▶ _WHAT YOU WILL DO_
What is needed is the run of lines from the one with "count <= count + 1'b1;" through the close of the data, set down exactly.

* * * * * * * * *

<file path="config.mk">
export PLATFORM = sky130hd
export DESIGN_NAME = brto_bridge_order
export DESIGN_NICKNAME = d
export VERILOG_FILES = /design/src/design/brto_pkg.sv /design/src/design/brto_bridge_order.sv /design/src/design/brto_fifo.sv
export SDC_FILE = /design/constraint.sdc
export NUM_CORES = 1
export LEC_CHECK = 0
export ABC_AREA = 1
export BUFFER_PORTS_ARGS = -buffer_cell sky130_fd_sc_hd__buf_2
export CAP_MARGIN = 20
export CORE_UTILIZATION = 54
export CTS_CLUSTER_SIZE = 28
export DETAILED_ROUTE_END_ITERATION = 10
export PLACE_DENSITY = 0.76
export SLEW_MARGIN = 20
export SYNTH_ARGS = -nofsm -noshare
export SYNTH_HDL_FRONTEND = slang
export SYNTH_HIERARCHICAL = 1
export SYNTH_SLANG_ARGS = --single-unit
</file>
<file path="constraint.sdc">
create_clock -name sys_clk_i -period 17.2 [get_ports sys_clk_i]
set_input_delay 3.44 -clock sys_clk_i [delete_from_list [all_inputs] [get_ports sys_clk_i]]
set_output_delay 3.44 -clock sys_clk_i [all_outputs]
set_load 0.05 [all_outputs]
</file>
<file path="src/design/brto_pkg.sv">
// shared constants, types and decode helpers for the bridge ordering core
package brto_pkg;

  // bus command encodings seen at both segment ports
  localparam int         CMD_W      = 3;
  localparam logic [2:0] CMD_MEM_RD = 3'h0;
  localparam logic [2:0] CMD_MEM_WR = 3'h1;
  localparam logic [2:0] CMD_IO_RD  = 3'h2;
  localparam logic [2:0] CMD_IO_WR  = 3'h3;
  localparam logic [2:0] CMD_CFG_RD = 3'h4;
  localparam logic [2:0] CMD_CFG_WR = 3'h5;

  // acceptance-order tags for posted writes
  localparam int         SEQ_W   = 8;
  localparam logic [7:0] SEQ_RST = 8'h00;
  localparam logic [7:0] SEQ_ONE = 8'h01;

  // default posted-write queue depth per direction
  localparam int FIFO_DEPTH = 4;

  // non-posted transaction slot, one per direction
  typedef enum logic [2:0] {
    SLOT_IDLE,
    SLOT_FLUSH,
    SLOT_ISSUE,
    SLOT_PULL,
    SLOT_READY
  } brto_slot_type;

  // any read, whatever the space
  function automatic logic is_read(input logic [2:0] cmd);
    is_read = (cmd == CMD_MEM_RD) || (cmd == CMD_IO_RD) || (cmd == CMD_CFG_RD);
  endfunction

  // commands the bridge completes at the source before the destination
  function automatic logic is_posted(input logic [2:0] cmd, input logic host_io);
    is_posted = (cmd == CMD_MEM_WR) || (host_io && (cmd == CMD_IO_WR));
  endfunction

endpackage

</file>
<file path="src/design/brto_bridge_order.sv">
// transaction ordering and posting core of a two-segment bridge
`timescale 1ns/10ps
module brto_bridge_order #(
  parameter int   ADDR_W       = 32,
  parameter int   DATA_W       = 32,
  parameter int   DEPTH        = brto_pkg::FIFO_DEPTH,
  parameter logic HOST_IO_POST = 1'b0
) (
  input  wire logic              sys_clk_i,
  input  wire logic              reset_i,
  input  wire logic              a_in_valid_i,
  input  wire logic [2:0]        a_in_cmd_i,
  input  wire logic [ADDR_W-1:0] a_in_addr_i,
  input  wire logic [DATA_W-1:0] a_in_data_i,
  input  wire logic              a_in_lock_i,
  output logic                   a_in_done_o,
  output logic                   a_in_retry_o,
  output logic      [DATA_W-1:0] a_in_rdata_o,
  output logic                   a_out_valid_o,
  output logic      [2:0]        a_out_cmd_o,
  output logic      [ADDR_W-1:0] a_out_addr_o,
  output logic      [DATA_W-1:0] a_out_data_o,
  output logic                   a_out_lock_o,
  input  wire logic              a_out_done_i,
  input  wire logic              a_out_retry_i,
  input  wire logic [DATA_W-1:0] a_out_rdata_i,
  input  wire logic              a_lock_est_i,
  input  wire logic              b_in_valid_i,
  input  wire logic [2:0]        b_in_cmd_i,
  input  wire logic [ADDR_W-1:0] b_in_addr_i,
  input  wire logic [DATA_W-1:0] b_in_data_i,
  input  wire logic              b_in_lock_i,
  output logic                   b_in_done_o,
  output logic                   b_in_retry_o,
  output logic      [DATA_W-1:0] b_in_rdata_o,
  output logic                   b_out_valid_o,
  output logic      [2:0]        b_out_cmd_o,
  output logic      [ADDR_W-1:0] b_out_addr_o,
  output logic      [DATA_W-1:0] b_out_data_o,
  output logic                   b_out_lock_o,
  input  wire logic              b_out_done_i,
  input  wire logic              b_out_retry_i,
  input  wire logic [DATA_W-1:0] b_out_rdata_i,
  input  wire logic              b_lock_est_i
);
  localparam int QW = ADDR_W + DATA_W + brto_pkg::CMD_W;

  // direction d enters on side d and is mastered on the other side
  logic              in_valid [2];
  logic [2:0]        in_cmd   [2];
  logic [ADDR_W-1:0] in_addr  [2];
  logic [DATA_W-1:0] in_data  [2];
  logic              in_lock  [2];
  logic              lock_est [2];
  logic              mst_done [2];
  logic              mst_retry[2];
  logic [DATA_W-1:0] mst_rdata[2];

  logic              in_done  [2];
  logic              in_retry [2];
  logic [DATA_W-1:0] in_rdata [2];
  logic              mst_valid[2];
  logic [2:0]        mst_cmd  [2];
  logic [ADDR_W-1:0] mst_addr [2];
  logic [DATA_W-1:0] mst_data [2];
  logic              mst_lock [2];
  logic              own_wr   [2];
  logic              own_slot [2];

  brto_pkg::brto_slot_type slot_st[2];
  logic [2:0]        slot_cmd  [2];
  logic [ADDR_W-1:0] slot_addr [2];
  logic [DATA_W-1:0] slot_data [2];
  logic [DATA_W-1:0] slot_rdata[2];
  logic              slot_lock [2];
  logic [brto_pkg::SEQ_W-1:0] push_tag[2];
  logic [brto_pkg::SEQ_W-1:0] pull_tag[2];
  logic [brto_pkg::SEQ_W-1:0] wr_seq  [2];
  logic [brto_pkg::SEQ_W-1:0] done_seq[2];

  logic          wr_post   [2];
  logic          np_req    [2];
  logic          lock_block[2];
  logic          push_ok   [2];
  logic          q_ready   [2];
  logic          q_valid   [2];
  logic [QW-1:0] q_head    [2];
  logic          load_wr   [2];
  logic          load_slot [2];
  logic          slot_hit  [2];

  // port mapping: index 0 is side a entry, mastered on side b
  assign in_valid  = '{a_in_valid_i, b_in_valid_i};
  assign in_cmd    = '{a_in_cmd_i, b_in_cmd_i};
  assign in_addr   = '{a_in_addr_i, b_in_addr_i};
  assign in_data   = '{a_in_data_i, b_in_data_i};
  assign in_lock   = '{a_in_lock_i, b_in_lock_i};
  assign lock_est  = '{a_lock_est_i, b_lock_est_i};
  assign mst_done  = '{b_out_done_i, a_out_done_i};
  assign mst_retry = '{b_out_retry_i, a_out_retry_i};
  assign mst_rdata = '{b_out_rdata_i, a_out_rdata_i};

  assign a_in_done_o   = in_done[0];
  assign a_in_retry_o  = in_retry[0];
  assign a_in_rdata_o  = in_rdata[0];
  assign b_in_done_o   = in_done[1];
  assign b_in_retry_o  = in_retry[1];
  assign b_in_rdata_o  = in_rdata[1];
  assign b_out_valid_o = mst_valid[0];
  assign b_out_cmd_o   = mst_cmd[0];
  assign b_out_addr_o  = mst_addr[0];
  assign b_out_data_o  = mst_data[0];
  assign b_out_lock_o  = mst_lock[0];
  assign a_out_valid_o = mst_valid[1];
  assign a_out_cmd_o   = mst_cmd[1];
  assign a_out_addr_o  = mst_addr[1];
  assign a_out_data_o  = mst_data[1];
  assign a_out_lock_o  = mst_lock[1];

  // each direction has its own queue, slot and master; only the read pull and the lock hold depend on the other
  for (genvar d = 0; d < 2; d++) begin : g_dir
    localparam int O = 1 - d;

    // request classification at the entry side
    assign wr_post[d] = in_valid[d] && brto_pkg::is_posted(in_cmd[d], HOST_IO_POST);
    assign np_req[d]  = in_valid[d] && !brto_pkg::is_posted(in_cmd[d], HOST_IO_POST);
    // the master on this entry side belongs to direction O
    assign lock_block[d] = lock_est[d] && slot_lock[O] && (slot_st[O] == brto_pkg::SLOT_ISSUE);
    // acceptance depends only on queue room and an established lock
    assign push_ok[d] = wr_post[d] && q_ready[d] && !lock_block[d];
    assign slot_hit[d] = np_req[d] && (slot_st[d] == brto_pkg::SLOT_READY) &&
                         (in_cmd[d] == slot_cmd[d]) && (in_addr[d] == slot_addr[d]) &&
                         (in_data[d] == slot_data[d]);

    // posted-write queue, order kept by first-in first-out
    brto_fifo #(
      .WIDTH (QW),
      .DEPTH (DEPTH)
    ) u_queue (
      .sys_clk_i    (sys_clk_i),
      .reset_i      (reset_i),
      .push_valid_i (push_ok[d]),
      .push_ready_o (q_ready[d]),
      .push_data_i  ({in_cmd[d], in_addr[d], in_data[d]}),
      .pop_valid_o  (q_valid[d]),
      .pop_ready_i  (load_wr[d]),
      .pop_data_o   (q_head[d])
    );

    // target answers one cycle after the attempt
    always_ff @(posedge sys_clk_i or posedge reset_i) begin
      if (reset_i) begin
        in_done[d]  <= 1'b0;
        in_retry[d] <= 1'b0;
        in_rdata[d] <= '0;
      end else begin
        in_done[d]  <= push_ok[d] || slot_hit[d];
        in_retry[d] <= (wr_post[d] && !push_ok[d]) || (np_req[d] && !slot_hit[d]);
        if (slot_hit[d]) begin
          in_rdata[d] <= slot_rdata[d];
        end
      end
    end

    // acceptance and completion tags for flush comparisons
    always_ff @(posedge sys_clk_i or posedge reset_i) begin
      if (reset_i) begin
        wr_seq[d]   <= brto_pkg::SEQ_RST;
        done_seq[d] <= brto_pkg::SEQ_RST;
      end else begin
        if (push_ok[d]) begin
          wr_seq[d] <= wr_seq[d] + brto_pkg::SEQ_ONE;
        end
        if (mst_done[d] && own_wr[d]) begin
          done_seq[d] <= done_seq[d] + brto_pkg::SEQ_ONE;
        end
      end
    end

    // non-posted slot: flush, issue, pull for reads, then wait for the reissue
    always_ff @(posedge sys_clk_i or posedge reset_i) begin
      if (reset_i) begin
        slot_st[d]    <= brto_pkg::SLOT_IDLE;
        slot_cmd[d]   <= brto_pkg::CMD_MEM_RD;
        slot_addr[d]  <= '0;
        slot_data[d]  <= '0;
        slot_lock[d]  <= 1'b0;
        slot_rdata[d] <= '0;
        push_tag[d]   <= brto_pkg::SEQ_RST;
        pull_tag[d]   <= brto_pkg::SEQ_RST;
      end else begin
        case (slot_st[d])
          brto_pkg::SLOT_IDLE: begin
            if (np_req[d]) begin
              slot_cmd[d]  <= in_cmd[d];
              slot_addr[d] <= in_addr[d];
              slot_data[d] <= in_data[d];
              slot_lock[d] <= in_lock[d];
              push_tag[d]  <= wr_seq[d];
              slot_st[d]   <= brto_pkg::SLOT_FLUSH;
            end
          end
          brto_pkg::SLOT_FLUSH: begin
            if (done_seq[d] == push_tag[d]) begin
              slot_st[d] <= brto_pkg::SLOT_ISSUE;
            end
          end
          brto_pkg::SLOT_ISSUE: begin
            if (mst_done[d] && own_slot[d]) begin
              slot_rdata[d] <= mst_rdata[d];
              pull_tag[d]   <= wr_seq[O];
              slot_st[d]    <= brto_pkg::is_read(slot_cmd[d]) ?
                               brto_pkg::SLOT_PULL : brto_pkg::SLOT_READY;
            end
          end
          brto_pkg::SLOT_PULL: begin
            if (done_seq[O] == pull_tag[d]) begin
              slot_st[d] <= brto_pkg::SLOT_READY;
            end
          end
          brto_pkg::SLOT_READY: begin
            if (slot_hit[d]) begin
              slot_st[d] <= brto_pkg::SLOT_IDLE;
            end
          end
          default: slot_st[d] <= brto_pkg::SLOT_IDLE;
        endcase
      end
    end

    // destination master: posted writes first, then the slot request
    assign load_wr[d]   = !own_wr[d] && !own_slot[d] && q_valid[d];
    assign load_slot[d] = !own_wr[d] && !own_slot[d] && !q_valid[d] &&
                          (slot_st[d] == brto_pkg::SLOT_ISSUE);

    always_ff @(posedge sys_clk_i or posedge reset_i) begin
      if (reset_i) begin
        own_wr[d]    <= 1'b0;
        own_slot[d]  <= 1'b0;
        mst_valid[d] <= 1'b0;
        mst_cmd[d]   <= brto_pkg::CMD_MEM_RD;
        mst_addr[d]  <= '0;
        mst_data[d]  <= '0;
        mst_lock[d]  <= 1'b0;
      end else if (load_wr[d]) begin
        own_wr[d]    <= 1'b1;
        mst_valid[d] <= 1'b1;
        {mst_cmd[d], mst_addr[d], mst_data[d]} <= q_head[d];
        mst_lock[d]  <= 1'b0;
      end else if (load_slot[d]) begin
        own_slot[d]  <= 1'b1;
        mst_valid[d] <= 1'b1;
        mst_cmd[d]   <= slot_cmd[d];
        mst_addr[d]  <= slot_addr[d];
        mst_data[d]  <= slot_data[d];
        mst_lock[d]  <= slot_lock[d];
      end else if (mst_done[d]) begin
        own_wr[d]    <= 1'b0;
        own_slot[d]  <= 1'b0;
        mst_valid[d] <= 1'b0;
      end else if (mst_retry[d]) begin
        mst_valid[d] <= 1'b0;
      end else if (own_wr[d] || own_slot[d]) begin
        mst_valid[d] <= 1'b1;
      end
    end

  end
endmodule

</file>
<file path="src/design/brto_fifo.sv">
// first-in first-out posted-write queue with valid/ready on both sides
`timescale 1ns/10ps
module brto_fifo #(
  parameter int WIDTH = 67,
  parameter int DEPTH = 4
) (
  input  wire logic             sys_clk_i,
  input  wire logic             reset_i,
  input  wire logic             push_valid_i,
  output logic                  push_ready_o,
  input  wire logic [WIDTH-1:0] push_data_i,
  output logic                  pop_valid_o,
  input  wire logic             pop_ready_i,
  output logic      [WIDTH-1:0] pop_data_o
);
  localparam int PTR_W = (DEPTH > 1) ? $clog2(DEPTH) : 1;
  localparam int CNT_W = $clog2(DEPTH + 1);
  localparam logic [PTR_W-1:0] PTR_LAST = PTR_W'(DEPTH - 1);
  localparam logic [CNT_W-1:0] CNT_FULL = CNT_W'(DEPTH);

  logic [WIDTH-1:0] mem [DEPTH];
  logic [PTR_W-1:0] wr_ptr;
  logic [PTR_W-1:0] rd_ptr;
  logic [CNT_W-1:0] count;
  logic             push_fire;
  logic             pop_fire;

  // honest full and empty from the occupancy count
  assign push_ready_o = (count != CNT_FULL);
  assign pop_valid_o  = (count != '0);
  assign pop_data_o   = mem[rd_ptr];
  assign push_fire    = push_valid_i && push_ready_o;
  assign pop_fire     = pop_ready_i && pop_valid_o;

  // storage write
  always_ff @(posedge sys_clk_i) begin
    if (push_fire) begin
      mem[wr_ptr] <= push_data_i;
    end
  end

  // pointers and count
  always_ff @(posedge sys_clk_i or posedge reset_i) begin
    if (reset_i) begin
      wr_ptr <= '0;
      rd_ptr <= '0;
      count  <= '0;
    end else begin
      if (push_fire) begin
        wr_ptr <= (wr_ptr == PTR_LAST) ? '0 : wr_ptr + 1'b1;
      end
      if (pop_fire) begin
        rd_ptr <= (rd_ptr == PTR_LAST) ? '0 : rd_ptr + 1'b1;
      end
      if (push_fire && !pop_fire) begin
        count <= count + 1'b1;
      end else if (pop_fire && !push_fire) begin
        count <= count - 1'b1;
      end
    end
  end
endmodule

</file>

* * * * * * * * *

▶ _ANSWER SPACE_
        count <= count + 1'b1;
      end else if (pop_fire && !push_fire) begin
        count <= count - 1'b1;
      end
    end
  end
endmodule

</file>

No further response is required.